> [Activity]: If a line in the material below has the string "changes", copy it out.

━━━━

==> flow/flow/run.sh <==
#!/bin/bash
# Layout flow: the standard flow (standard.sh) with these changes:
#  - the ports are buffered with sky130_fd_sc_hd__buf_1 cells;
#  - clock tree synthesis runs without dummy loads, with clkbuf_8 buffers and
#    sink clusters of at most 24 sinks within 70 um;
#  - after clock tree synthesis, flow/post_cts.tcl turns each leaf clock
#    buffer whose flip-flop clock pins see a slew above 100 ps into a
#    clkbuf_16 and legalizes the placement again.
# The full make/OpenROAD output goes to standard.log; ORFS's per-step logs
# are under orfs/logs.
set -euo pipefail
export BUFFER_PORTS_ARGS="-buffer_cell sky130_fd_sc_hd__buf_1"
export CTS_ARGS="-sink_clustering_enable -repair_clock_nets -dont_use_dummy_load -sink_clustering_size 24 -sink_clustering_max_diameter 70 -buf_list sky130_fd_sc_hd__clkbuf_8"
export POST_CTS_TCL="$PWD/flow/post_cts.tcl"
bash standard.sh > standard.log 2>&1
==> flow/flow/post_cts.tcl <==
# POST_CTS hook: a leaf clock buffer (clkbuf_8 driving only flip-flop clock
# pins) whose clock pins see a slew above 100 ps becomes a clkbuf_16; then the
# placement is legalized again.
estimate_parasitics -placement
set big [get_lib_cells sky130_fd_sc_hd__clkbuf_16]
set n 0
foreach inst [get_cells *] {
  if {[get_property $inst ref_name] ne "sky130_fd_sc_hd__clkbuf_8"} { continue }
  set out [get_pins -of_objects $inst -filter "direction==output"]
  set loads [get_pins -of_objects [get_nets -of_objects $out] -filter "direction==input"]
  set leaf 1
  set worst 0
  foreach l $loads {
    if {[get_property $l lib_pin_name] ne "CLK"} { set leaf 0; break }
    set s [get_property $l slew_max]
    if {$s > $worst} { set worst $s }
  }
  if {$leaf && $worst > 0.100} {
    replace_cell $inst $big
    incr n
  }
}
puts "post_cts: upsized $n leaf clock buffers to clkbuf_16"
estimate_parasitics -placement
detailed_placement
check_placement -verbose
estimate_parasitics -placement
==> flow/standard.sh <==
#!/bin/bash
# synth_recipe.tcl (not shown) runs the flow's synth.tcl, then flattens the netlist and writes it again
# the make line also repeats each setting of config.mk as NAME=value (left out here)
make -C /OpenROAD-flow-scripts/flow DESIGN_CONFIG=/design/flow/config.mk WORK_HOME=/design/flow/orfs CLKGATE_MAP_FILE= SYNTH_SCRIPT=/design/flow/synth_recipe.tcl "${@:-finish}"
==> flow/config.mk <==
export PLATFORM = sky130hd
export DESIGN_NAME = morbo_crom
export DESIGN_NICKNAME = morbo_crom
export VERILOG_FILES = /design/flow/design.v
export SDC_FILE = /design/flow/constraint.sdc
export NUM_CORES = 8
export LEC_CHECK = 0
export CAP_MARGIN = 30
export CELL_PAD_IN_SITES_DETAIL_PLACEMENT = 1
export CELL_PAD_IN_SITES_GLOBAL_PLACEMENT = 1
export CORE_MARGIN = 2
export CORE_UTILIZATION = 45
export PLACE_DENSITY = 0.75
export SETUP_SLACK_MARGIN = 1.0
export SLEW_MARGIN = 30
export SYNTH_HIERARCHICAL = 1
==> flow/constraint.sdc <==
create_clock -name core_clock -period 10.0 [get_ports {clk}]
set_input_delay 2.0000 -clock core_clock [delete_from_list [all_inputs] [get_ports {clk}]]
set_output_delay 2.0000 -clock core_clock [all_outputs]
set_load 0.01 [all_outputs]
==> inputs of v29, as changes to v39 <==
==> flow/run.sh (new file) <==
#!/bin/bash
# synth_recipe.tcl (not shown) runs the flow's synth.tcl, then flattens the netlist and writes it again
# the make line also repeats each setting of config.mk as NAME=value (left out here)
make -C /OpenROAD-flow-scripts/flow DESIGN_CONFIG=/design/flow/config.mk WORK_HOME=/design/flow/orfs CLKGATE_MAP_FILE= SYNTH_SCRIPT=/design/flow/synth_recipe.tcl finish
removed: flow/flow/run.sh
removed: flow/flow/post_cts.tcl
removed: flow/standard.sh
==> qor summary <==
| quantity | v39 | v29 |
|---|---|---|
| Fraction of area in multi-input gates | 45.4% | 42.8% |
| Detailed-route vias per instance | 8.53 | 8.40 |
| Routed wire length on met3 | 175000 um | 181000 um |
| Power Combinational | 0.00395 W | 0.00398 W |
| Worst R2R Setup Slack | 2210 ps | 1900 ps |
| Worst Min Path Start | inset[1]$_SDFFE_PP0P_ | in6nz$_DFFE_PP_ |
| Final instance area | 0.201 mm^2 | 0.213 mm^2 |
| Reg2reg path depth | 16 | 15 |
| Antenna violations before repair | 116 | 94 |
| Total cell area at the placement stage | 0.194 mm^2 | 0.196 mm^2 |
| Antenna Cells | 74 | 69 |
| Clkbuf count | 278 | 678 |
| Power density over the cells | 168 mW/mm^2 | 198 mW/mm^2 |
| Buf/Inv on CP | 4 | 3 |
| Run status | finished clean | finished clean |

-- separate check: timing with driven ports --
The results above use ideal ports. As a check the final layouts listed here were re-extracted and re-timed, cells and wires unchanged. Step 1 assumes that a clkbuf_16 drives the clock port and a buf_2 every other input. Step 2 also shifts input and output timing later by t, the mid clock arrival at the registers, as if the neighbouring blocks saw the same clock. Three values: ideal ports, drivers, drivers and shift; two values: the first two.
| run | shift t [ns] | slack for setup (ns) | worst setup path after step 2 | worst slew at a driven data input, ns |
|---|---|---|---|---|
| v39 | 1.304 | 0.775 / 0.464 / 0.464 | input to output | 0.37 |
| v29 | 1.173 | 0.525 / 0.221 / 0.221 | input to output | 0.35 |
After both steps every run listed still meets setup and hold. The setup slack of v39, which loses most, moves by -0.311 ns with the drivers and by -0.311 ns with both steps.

━━━━

> [Answer section]:
# Layout flow: the standard flow (standard.sh) with these changes:
==> inputs of v29, as changes to v39 <==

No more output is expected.